---- The records

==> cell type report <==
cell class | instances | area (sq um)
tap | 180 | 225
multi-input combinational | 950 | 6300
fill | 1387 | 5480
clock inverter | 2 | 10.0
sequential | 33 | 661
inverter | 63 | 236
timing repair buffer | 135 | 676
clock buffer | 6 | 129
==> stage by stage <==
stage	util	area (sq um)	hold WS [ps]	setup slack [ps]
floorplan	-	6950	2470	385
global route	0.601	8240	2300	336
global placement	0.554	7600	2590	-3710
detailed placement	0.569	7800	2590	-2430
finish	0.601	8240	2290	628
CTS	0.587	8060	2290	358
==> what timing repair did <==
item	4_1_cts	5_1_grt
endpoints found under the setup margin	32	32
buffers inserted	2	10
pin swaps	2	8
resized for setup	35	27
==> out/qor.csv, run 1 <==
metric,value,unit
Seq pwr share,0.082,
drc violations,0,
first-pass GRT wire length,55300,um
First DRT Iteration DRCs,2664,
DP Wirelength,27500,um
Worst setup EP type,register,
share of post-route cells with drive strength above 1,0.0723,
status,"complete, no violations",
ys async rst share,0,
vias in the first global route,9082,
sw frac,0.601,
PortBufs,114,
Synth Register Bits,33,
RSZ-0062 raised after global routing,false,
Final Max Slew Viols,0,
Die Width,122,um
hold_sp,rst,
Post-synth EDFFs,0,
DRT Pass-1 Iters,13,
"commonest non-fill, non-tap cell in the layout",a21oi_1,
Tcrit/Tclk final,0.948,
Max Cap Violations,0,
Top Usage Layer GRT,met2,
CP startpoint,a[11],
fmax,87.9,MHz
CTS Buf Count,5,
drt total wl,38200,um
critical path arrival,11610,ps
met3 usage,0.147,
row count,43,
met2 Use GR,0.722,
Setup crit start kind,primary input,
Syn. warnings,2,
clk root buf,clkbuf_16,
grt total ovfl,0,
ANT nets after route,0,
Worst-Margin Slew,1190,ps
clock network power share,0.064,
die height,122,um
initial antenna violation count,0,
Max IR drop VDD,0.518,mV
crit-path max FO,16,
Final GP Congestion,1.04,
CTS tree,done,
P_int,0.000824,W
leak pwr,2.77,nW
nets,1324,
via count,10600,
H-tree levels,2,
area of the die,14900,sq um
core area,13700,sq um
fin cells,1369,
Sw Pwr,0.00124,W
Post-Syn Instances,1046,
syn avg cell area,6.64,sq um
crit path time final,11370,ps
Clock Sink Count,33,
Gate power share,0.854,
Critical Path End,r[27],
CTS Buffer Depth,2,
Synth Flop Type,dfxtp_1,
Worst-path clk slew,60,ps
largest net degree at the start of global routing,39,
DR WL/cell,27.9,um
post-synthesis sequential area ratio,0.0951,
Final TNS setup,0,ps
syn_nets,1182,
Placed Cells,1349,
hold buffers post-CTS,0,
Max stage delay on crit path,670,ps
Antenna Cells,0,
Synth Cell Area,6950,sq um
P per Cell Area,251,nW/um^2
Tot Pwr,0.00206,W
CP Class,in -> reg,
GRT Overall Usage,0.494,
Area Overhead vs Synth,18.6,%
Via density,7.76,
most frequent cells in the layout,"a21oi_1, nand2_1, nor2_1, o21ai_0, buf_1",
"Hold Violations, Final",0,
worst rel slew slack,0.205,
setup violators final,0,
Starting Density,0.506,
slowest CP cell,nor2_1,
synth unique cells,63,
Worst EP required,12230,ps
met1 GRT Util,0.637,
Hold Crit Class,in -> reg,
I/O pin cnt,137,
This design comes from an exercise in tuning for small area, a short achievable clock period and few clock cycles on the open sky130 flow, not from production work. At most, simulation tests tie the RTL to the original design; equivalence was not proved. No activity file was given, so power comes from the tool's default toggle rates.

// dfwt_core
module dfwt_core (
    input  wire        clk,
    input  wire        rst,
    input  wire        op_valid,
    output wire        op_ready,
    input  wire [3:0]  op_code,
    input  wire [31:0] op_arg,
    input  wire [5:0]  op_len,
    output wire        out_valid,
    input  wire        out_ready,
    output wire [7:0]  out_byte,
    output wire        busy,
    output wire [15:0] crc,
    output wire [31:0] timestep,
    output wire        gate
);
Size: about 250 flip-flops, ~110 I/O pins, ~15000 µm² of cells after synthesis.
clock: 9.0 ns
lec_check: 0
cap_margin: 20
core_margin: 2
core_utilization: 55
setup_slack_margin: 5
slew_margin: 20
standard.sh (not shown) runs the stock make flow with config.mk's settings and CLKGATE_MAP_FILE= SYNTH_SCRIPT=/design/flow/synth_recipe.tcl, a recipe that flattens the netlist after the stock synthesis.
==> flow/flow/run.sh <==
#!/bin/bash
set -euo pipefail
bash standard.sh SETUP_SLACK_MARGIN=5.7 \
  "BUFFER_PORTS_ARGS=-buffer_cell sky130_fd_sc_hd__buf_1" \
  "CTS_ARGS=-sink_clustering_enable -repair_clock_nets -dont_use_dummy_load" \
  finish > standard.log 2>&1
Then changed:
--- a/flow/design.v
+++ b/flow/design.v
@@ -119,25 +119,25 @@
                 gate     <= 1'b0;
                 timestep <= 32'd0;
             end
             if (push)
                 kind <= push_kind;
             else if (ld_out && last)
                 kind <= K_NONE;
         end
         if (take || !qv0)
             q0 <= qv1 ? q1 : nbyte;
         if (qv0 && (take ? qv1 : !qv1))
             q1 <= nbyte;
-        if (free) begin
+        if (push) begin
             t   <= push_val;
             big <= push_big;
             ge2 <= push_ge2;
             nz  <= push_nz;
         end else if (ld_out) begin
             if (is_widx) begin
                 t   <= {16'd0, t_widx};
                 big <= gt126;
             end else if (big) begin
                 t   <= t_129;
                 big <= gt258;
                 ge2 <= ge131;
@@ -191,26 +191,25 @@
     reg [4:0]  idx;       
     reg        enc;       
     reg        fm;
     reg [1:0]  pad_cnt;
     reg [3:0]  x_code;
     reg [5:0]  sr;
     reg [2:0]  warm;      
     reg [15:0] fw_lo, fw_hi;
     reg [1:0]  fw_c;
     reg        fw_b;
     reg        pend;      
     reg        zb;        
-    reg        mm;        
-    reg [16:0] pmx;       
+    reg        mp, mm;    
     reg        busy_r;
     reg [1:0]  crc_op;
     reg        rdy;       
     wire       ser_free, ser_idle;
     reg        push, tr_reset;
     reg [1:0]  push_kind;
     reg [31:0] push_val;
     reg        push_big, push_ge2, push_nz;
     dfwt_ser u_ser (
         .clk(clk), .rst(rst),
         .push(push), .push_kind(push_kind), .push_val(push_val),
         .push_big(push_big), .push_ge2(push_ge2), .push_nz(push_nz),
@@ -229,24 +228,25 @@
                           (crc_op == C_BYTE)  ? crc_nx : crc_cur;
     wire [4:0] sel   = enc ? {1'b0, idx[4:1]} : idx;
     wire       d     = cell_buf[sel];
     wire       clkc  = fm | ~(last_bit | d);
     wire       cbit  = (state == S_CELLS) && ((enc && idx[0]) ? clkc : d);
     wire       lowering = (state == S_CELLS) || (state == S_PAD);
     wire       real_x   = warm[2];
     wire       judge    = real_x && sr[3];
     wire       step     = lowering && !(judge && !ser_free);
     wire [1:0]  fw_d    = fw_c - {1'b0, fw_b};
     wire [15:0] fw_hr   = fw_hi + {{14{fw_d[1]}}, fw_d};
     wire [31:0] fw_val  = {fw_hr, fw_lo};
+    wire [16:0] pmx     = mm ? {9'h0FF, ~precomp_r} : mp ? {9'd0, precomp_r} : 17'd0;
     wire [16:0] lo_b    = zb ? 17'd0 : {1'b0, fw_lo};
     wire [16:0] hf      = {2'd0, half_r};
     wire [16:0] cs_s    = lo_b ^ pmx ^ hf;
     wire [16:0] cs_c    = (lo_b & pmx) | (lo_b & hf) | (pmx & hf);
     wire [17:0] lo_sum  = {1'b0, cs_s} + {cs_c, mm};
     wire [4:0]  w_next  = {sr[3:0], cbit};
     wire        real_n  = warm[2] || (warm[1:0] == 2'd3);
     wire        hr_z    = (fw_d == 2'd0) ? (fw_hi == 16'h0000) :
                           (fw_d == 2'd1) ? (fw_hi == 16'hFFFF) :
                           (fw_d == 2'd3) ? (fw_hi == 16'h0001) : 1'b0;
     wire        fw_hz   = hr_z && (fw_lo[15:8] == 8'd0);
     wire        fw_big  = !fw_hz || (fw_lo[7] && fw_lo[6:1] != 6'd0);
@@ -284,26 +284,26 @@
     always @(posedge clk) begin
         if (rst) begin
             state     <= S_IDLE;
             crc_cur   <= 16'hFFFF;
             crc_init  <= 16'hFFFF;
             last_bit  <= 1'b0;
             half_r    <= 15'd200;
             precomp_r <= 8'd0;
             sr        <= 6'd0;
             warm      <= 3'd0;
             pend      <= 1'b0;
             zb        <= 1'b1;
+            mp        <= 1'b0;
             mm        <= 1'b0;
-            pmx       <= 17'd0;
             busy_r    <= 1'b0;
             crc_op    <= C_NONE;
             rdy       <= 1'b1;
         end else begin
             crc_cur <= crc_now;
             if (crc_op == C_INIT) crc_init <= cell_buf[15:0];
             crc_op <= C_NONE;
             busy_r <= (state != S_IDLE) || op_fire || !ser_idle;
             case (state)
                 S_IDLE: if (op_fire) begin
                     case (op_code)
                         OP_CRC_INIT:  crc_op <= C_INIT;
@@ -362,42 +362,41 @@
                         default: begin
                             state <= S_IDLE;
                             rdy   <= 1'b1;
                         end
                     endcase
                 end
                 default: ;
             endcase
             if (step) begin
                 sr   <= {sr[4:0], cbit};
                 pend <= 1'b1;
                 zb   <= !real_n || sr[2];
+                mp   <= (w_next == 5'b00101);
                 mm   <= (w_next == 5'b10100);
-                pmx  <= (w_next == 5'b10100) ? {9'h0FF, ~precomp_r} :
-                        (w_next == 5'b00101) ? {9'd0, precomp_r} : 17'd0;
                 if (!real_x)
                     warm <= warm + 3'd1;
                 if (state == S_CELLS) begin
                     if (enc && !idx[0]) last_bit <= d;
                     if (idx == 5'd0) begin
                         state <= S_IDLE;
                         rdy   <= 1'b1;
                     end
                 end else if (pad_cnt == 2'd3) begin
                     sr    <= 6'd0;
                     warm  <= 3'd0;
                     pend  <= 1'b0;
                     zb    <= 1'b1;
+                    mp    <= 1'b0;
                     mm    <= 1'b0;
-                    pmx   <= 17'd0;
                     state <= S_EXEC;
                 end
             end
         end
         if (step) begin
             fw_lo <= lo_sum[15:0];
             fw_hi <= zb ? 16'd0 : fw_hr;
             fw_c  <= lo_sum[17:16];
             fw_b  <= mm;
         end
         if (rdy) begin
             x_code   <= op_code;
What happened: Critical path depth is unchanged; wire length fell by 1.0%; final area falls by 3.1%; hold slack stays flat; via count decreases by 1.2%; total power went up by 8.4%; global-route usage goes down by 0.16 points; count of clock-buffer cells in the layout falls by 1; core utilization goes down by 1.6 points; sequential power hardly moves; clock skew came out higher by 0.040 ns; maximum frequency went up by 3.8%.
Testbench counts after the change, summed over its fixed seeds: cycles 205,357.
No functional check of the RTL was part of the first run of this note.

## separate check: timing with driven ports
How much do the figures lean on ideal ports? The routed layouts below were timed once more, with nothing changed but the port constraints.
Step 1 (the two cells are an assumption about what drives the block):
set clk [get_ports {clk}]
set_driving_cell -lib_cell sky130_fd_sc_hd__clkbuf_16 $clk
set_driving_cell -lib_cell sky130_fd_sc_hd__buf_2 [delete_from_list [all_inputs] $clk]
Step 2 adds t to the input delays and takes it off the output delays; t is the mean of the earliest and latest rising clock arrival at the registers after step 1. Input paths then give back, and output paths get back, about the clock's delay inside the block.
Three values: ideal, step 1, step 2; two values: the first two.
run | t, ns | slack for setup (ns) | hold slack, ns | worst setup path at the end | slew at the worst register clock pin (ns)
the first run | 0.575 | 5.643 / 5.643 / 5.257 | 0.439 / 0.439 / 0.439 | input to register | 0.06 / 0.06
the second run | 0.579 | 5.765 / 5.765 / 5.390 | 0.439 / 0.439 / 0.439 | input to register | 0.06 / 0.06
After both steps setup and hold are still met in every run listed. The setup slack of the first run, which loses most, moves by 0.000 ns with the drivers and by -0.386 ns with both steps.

--------

■ Directions ■
Using the data above, show each line where "routing" occurs.

■ Response to the task ■
RSZ-0062 raised after global routing,false,
largest net degree at the start of global routing,39,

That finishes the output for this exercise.